─── AVAILABLE RECORDS ───

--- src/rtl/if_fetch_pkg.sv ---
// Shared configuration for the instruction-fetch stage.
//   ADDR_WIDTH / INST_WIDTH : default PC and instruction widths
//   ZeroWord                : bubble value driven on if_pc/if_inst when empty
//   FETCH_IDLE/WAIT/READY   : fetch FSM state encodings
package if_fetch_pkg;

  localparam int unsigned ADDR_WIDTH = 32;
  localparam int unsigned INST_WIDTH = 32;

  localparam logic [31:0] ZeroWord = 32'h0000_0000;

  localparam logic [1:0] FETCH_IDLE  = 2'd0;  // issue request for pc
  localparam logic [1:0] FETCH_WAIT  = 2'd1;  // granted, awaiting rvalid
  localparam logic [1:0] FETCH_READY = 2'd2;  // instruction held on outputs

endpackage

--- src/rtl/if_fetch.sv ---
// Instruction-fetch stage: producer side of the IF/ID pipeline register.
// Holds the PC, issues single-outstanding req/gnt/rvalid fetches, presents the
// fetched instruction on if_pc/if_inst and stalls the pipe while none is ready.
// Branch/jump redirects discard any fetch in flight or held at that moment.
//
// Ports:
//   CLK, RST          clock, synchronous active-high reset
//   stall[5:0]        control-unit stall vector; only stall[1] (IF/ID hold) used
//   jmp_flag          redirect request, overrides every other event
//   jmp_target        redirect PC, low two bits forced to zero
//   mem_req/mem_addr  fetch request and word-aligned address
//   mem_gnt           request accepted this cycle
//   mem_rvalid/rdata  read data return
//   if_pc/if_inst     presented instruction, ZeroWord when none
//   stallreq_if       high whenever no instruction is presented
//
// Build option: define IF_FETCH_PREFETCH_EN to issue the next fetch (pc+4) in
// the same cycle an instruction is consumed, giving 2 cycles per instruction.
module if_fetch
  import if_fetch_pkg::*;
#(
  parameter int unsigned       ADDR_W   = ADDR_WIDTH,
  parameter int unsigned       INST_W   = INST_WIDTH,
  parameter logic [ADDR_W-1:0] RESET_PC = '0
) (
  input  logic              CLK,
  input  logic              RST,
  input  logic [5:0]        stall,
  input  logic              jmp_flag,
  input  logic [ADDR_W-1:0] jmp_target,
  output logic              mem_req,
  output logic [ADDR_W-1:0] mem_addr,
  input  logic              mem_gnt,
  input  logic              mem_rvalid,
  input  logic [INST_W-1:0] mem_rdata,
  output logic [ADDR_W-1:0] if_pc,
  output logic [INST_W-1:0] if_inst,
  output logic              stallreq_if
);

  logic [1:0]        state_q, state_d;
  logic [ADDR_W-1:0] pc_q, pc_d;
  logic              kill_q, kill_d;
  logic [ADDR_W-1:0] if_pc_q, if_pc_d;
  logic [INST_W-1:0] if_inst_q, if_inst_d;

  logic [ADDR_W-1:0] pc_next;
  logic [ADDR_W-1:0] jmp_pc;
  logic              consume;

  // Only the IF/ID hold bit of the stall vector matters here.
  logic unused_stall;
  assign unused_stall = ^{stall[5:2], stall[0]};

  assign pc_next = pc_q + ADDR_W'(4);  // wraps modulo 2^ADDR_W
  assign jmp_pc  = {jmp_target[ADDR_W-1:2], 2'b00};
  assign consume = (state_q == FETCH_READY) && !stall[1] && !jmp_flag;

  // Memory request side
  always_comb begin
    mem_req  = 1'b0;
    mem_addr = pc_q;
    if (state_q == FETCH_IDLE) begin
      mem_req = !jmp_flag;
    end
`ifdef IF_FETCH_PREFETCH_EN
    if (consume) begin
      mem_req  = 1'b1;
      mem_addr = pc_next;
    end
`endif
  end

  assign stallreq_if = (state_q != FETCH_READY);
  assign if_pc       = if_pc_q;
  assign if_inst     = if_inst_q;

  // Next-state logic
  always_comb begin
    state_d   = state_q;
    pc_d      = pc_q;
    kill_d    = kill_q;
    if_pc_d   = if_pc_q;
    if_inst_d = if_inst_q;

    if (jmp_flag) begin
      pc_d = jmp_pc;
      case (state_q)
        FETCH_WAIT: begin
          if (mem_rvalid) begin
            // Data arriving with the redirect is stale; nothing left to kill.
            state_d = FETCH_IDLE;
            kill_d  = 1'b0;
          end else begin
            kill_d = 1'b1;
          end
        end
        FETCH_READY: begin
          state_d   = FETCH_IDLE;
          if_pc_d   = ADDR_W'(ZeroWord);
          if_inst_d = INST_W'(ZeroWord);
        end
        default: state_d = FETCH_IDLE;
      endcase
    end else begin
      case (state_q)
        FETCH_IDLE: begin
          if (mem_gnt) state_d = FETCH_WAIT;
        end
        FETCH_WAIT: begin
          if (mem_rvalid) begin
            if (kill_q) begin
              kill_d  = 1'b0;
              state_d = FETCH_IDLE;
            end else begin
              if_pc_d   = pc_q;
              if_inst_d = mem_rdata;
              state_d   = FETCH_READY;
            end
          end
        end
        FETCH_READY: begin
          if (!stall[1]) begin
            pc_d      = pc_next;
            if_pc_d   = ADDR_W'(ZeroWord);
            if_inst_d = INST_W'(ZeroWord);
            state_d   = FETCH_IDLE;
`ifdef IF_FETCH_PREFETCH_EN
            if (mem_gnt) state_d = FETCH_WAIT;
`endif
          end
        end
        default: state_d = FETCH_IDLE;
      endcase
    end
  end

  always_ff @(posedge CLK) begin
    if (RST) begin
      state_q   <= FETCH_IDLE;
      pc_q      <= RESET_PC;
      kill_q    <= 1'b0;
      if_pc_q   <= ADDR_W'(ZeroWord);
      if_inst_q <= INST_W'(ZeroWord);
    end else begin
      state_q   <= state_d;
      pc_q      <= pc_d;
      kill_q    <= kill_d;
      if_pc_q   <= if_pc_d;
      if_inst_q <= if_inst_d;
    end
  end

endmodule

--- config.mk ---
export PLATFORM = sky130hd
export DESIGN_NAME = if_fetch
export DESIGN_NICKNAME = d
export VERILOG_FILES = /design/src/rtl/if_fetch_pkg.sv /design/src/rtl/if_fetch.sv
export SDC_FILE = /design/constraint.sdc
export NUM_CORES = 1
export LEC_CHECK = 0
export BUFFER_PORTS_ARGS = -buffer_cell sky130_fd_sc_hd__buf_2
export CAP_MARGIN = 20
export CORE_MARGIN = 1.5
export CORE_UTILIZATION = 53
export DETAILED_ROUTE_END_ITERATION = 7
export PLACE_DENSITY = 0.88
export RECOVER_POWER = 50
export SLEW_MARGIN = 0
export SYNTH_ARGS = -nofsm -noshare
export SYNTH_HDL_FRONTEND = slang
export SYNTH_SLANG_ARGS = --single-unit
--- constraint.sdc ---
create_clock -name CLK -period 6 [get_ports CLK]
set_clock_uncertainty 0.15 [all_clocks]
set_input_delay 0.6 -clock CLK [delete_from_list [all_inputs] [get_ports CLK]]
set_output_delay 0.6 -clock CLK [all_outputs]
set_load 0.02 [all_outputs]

───

Scan the material above for the string "else", returning each line that contains it.

          end else begin
    end else begin
            end else begin
    end else begin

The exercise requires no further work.